[Opening Records supplied section]

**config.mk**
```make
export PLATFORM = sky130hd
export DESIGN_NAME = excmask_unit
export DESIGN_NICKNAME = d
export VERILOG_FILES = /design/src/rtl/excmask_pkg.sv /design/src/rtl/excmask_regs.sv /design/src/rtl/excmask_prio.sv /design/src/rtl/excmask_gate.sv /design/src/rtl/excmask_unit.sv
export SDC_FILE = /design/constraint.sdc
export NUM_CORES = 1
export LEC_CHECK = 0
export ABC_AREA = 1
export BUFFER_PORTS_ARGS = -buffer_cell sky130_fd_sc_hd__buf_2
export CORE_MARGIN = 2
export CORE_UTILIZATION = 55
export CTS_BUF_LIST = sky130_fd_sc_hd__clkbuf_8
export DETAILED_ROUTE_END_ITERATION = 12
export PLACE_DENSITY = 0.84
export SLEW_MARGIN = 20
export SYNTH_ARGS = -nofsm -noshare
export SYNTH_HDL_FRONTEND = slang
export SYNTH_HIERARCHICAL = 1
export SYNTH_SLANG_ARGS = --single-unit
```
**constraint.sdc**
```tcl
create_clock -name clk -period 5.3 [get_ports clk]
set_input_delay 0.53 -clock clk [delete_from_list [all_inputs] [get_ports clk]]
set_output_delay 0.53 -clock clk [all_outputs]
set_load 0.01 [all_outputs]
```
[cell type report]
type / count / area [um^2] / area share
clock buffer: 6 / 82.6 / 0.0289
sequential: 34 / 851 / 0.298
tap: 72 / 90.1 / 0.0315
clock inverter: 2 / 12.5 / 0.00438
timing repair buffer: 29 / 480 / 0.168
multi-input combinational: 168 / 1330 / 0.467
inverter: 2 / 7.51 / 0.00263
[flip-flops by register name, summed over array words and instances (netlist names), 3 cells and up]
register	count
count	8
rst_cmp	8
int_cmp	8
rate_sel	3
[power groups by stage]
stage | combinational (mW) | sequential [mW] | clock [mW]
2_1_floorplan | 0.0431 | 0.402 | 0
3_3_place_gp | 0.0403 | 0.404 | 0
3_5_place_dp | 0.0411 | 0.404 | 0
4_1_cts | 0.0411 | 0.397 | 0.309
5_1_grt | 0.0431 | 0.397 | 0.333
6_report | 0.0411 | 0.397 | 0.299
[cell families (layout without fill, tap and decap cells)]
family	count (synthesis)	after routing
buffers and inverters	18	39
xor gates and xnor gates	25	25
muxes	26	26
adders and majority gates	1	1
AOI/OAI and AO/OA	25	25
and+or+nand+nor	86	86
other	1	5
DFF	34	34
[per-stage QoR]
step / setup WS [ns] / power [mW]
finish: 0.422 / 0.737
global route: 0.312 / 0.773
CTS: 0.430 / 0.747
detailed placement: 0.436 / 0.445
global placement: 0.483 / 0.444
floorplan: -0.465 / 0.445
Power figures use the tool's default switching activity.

[Closing Records supplied section]

#### [Work order]
A word-for-word copy of the lines above from the one with "[cell type report]" through the one with "inverter: 2 / 7.51 / 0.00263", inclusive, is the only output wanted.

#### [Exercise answer]
[cell type report]
type / count / area [um^2] / area share
clock buffer: 6 / 82.6 / 0.0289
sequential: 34 / 851 / 0.298
tap: 72 / 90.1 / 0.0315
clock inverter: 2 / 12.5 / 0.00438
timing repair buffer: 29 / 480 / 0.168
multi-input combinational: 168 / 1330 / 0.467
inverter: 2 / 7.51 / 0.00263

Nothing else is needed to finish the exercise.